Wednesday, June 10, 2009

Internationalization of GAE applications

Costs of badly planned internationalization

In my experience, internationalizing an application is very expensive if it is not planned upfront.

The first source of costs is due to developers who are used to lazily hard-coding labels. Extracting them at the end of the development process is always error prone because developers may have done assumptions on exact labels. Good regression test suites can help detecting such situations but they cannot avoid the cost of the required fix and its corresponding test runs. With late label extraction, developers without enough context tend to add extra dictionary entries. With the label extraction near the release milestone, developers in a rush and without the initial context tend also to produce non documented dictionaries—that is limit their re-usability and increase the difficulty of possible defect fixings.

Non localized Java code
protected String formulatePageIndex(int index, int total) {
    String out = "Page " + index;
    if(0 < total) {
        out += " of " + total;
    }
    return out;
}

In the example above, I have seen the extraction of the labels Page and of instead of Page %0 and Page %0 of %1. The quick extraction leads to the impossibility to invert the two arguments! Think about the people naming conventions: in many countries, the last name is displayed before the first name, in others the first name precedes the last name (%last %first compared to %first %last), and in Japan both names are printed without separator in between (%last%first).

Localized Java code
protected String formulatePageIndex(int index, int total) {
    // Get the resource bundle already initialized for the correct locale
    ResourceBundle rb = getCurrentResourceBundle();
    // Prepare values
    Object[] values = Object[] {Integer.valueOf(index), Integer.valueOf(total)};
    // Get the right localized label
    String label = rb.getString("PageIndexLabel_Page");
    if(0 < total) {
        label = rb.getString("PageIndexLabel_PageOf");
    }
    // Return the localized label with injected values
    return Message.format(label, values);
}

The second source of costs is due to the missed opportunities of deploying localized builds early in the development process. In Agile environments, we expect to get runnable builds on regular basis (at the end of each sprints, each 4 to 6 weeks, for example). And these fool-proof builds can be demoed to customers to get early feedback. If the development organization can work with translators iteratively, there are a lot of chance to detect localization defects while their fixing cost is not too high. In the past, I have seen product developments hugely hit when bi-directional languages (like Arabic and Hebrew) had been introduced...

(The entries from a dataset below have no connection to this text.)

`src/rtl/id_ex_alu_stage.sv`:
```
// ID/EX pipeline stage: decodes the ALU control and selects operands at accept
// time, then holds up to two decoded entries in a skid buffer toward the ALU.
module id_ex_alu_stage (
  input  logic        clk,
  input  logic        reset_n,
  input  logic        In_Valid,
  output logic        In_Ready,
  input  logic [1:0]  ALUOp,
  input  logic [5:0]  Funct,
  input  logic        ALUSrc,
  input  logic [31:0] Rs_Data,
  input  logic [31:0] Rt_Data,
  input  logic [15:0] Imm16,
  input  logic        Flush,
  output logic        Out_Valid,
  input  logic        Out_Ready,
  output logic [31:0] A_Out,
  output logic [31:0] B_Out,
  output logic [3:0]  ALU_Ctl,
  output logic        Illegal_Op
);

  typedef enum logic [3:0] {
    CTL_AND     = 4'b0000,
    CTL_OR      = 4'b0001,
    CTL_ADD     = 4'b0010,
    CTL_SUB     = 4'b0110,
    CTL_SLT     = 4'b0111,
    CTL_NOR     = 4'b1100,
    CTL_ILLEGAL = 4'b1111
  } alu_ctl_e;

  typedef struct packed {
    alu_ctl_e    ctl;
    logic        illegal;
    logic [31:0] a;
    logic [31:0] b;
  } entry_t;

  entry_t      mem_q [2];
  entry_t      wr_entry;
  entry_t      head;
  logic        wr_ptr_q, wr_ptr_d;
  logic        rd_ptr_q, rd_ptr_d;
  logic [1:0]  count_q, count_d;
  logic        in_ready_q;
  logic        accept;
  logic        deliver;

  // NOTE: every signal written in an always_comb gets a default first, so no path leaves it unassigned (no latch).
  always_comb begin
    wr_entry         = '0;
    wr_entry.a       = Rs_Data;
    wr_entry.b       = ALUSrc ? {{16{Imm16[15]}}, Imm16} : Rt_Data;
    wr_entry.ctl     = CTL_ADD;
    wr_entry.illegal = 1'b0;
    case (ALUOp)
      2'b00: wr_entry.ctl = CTL_ADD;
      2'b01: wr_entry.ctl = CTL_SUB;
      2'b11: wr_entry.ctl = CTL_OR;
      default: begin
        case (Funct)
          6'b100000: wr_entry.ctl = CTL_ADD;
          6'b100010: wr_entry.ctl = CTL_SUB;
          6'b100100: wr_entry.ctl = CTL_AND;
          6'b100101: wr_entry.ctl = CTL_OR;
          6'b101010: wr_entry.ctl = CTL_SLT;
          6'b100111: wr_entry.ctl = CTL_NOR;
          default: begin
            wr_entry.ctl     = CTL_ILLEGAL;
            wr_entry.illegal = 1'b1;
          end
        endcase
      end
    endcase
  end

  assign Out_Valid = (count_q != 2'd0);
  assign In_Ready  = in_ready_q;
  assign accept    = In_Valid && in_ready_q;
  assign deliver   = Out_Valid && Out_Ready;

  // Flush wins over accept and deliver: the stage simply restarts empty.
  always_comb begin
    wr_ptr_d = wr_ptr_q;
    rd_ptr_d = rd_ptr_q;
    count_d  = count_q;
    if (Flush) begin
      wr_ptr_d = 1'b0;
      rd_ptr_d = 1'b0;
      count_d  = 2'd0;
    end else begin
      if (accept)  wr_ptr_d = ~wr_ptr_q;
      if (deliver) rd_ptr_d = ~rd_ptr_q;
      count_d = count_q + {1'b0, accept} - {1'b0, deliver};
    end
  end

  // NOTE: state registers use non-blocking assignments so all of them update from the same pre-edge values.
  always_ff @(posedge clk or negedge reset_n) begin
    if (!reset_n) begin
      wr_ptr_q   <= 1'b0;
      rd_ptr_q   <= 1'b0;
      count_q    <= 2'd0;
      in_ready_q <= 1'b0;
    end else begin
      wr_ptr_q   <= wr_ptr_d;
      rd_ptr_q   <= rd_ptr_d;
      count_q    <= count_d;
      in_ready_q <= (count_d != 2'd2);
    end
  end

  // NOTE: the entry storage has no reset; occupancy is reset instead and the outputs are gated by it.
  always_ff @(posedge clk) begin
    if (accept && !Flush) mem_q[wr_ptr_q] <= wr_entry;
  end

  assign head       = Out_Valid ? mem_q[rd_ptr_q] : '0;
  assign A_Out      = head.a;
  assign B_Out      = head.b;
  assign ALU_Ctl    = head.ctl;
  assign Illegal_Op = head.illegal;

endmodule

```
<file path="config.mk">
export PLATFORM = sky130hd
export DESIGN_NAME = avalon_master_port
export DESIGN_NICKNAME = d
export VERILOG_FILES = /design/src/rtl/avalon_pkg.sv /design/src/rtl/avalon_lane_align.sv /design/src/rtl/avalon_master_port.sv
export SDC_FILE = /design/constraint.sdc
export NUM_CORES = 1
export LEC_CHECK = 0
export BUFFER_PORTS_ARGS = -buffer_cell sky130_fd_sc_hd__buf_2
export CORE_ASPECT_RATIO = 1.75
export CORE_MARGIN = 2
export CORE_UTILIZATION = 50
export DETAILED_ROUTE_END_ITERATION = 12
export GPL_ROUTABILITY_DRIVEN = 1
export PLACE_DENSITY = 0.81
export SLEW_MARGIN = 10
export SYNTH_ARGS = -nofsm -noshare
export SYNTH_HDL_FRONTEND = slang
export SYNTH_HIERARCHICAL = 1
export SYNTH_SLANG_ARGS = --single-unit
export TNS_END_PERCENT = 10
</file>
<file path="constraint.sdc">
create_clock -name clk -period 2.1 [get_ports clk]
set_clock_uncertainty 0.05 [all_clocks]
set_input_delay 0.21 -clock clk [delete_from_list [all_inputs] [get_ports clk]]
set_output_delay 0.21 -clock clk [all_outputs]
set_load 0.005 [all_outputs]
</file>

Different aspects of the internationalization

Internationalization (i18n) [1] has two aspects:
  • The translation of the labels;
  • The localization (l10n) of these labels.
The localization takes into account the language and the country, sometimes with variants in a country. For example, the Spanish language spoken 19 identified countries. In Mexico (ES_MX), the language is slightly different from the one generally spoken in Spain (ES or ES_ES). In Spain, there are many regional languages like the Catalan (CA_ES). The different locales are normalized by the Unicode consortium (ISO-639 and ISO-3166). Codes are composed of a sequence of two letters for the language plus two letters for the country plus two letters for the region. If letters are missing after the language, most of programming languages fallback on common defaults.

In order to ease application localizations, Unicode references a Common Locale Data Repository (CLDR) [2]. This repository is used and updated by many companies like IBM, Sun, Microsoft, Oracle, etc. The repository describes rules on how to:
  • Localize currencies;
  • Localize metrics (distance, speed, temperature, etc.);
  • Localize dates and calendars.
As of today, I think only timezone definitions are still not centrally managed... This is especially bad because conversions between Universal Time (UTC) dates and local dates are operating system dependent (Sun Solaris have small differences with Microsoft Windows, for example). Many tools use the Unicode CDLR information. For example, each release of the Dojo toolkit use its information to provide the Calendar widget for 27 locales [3].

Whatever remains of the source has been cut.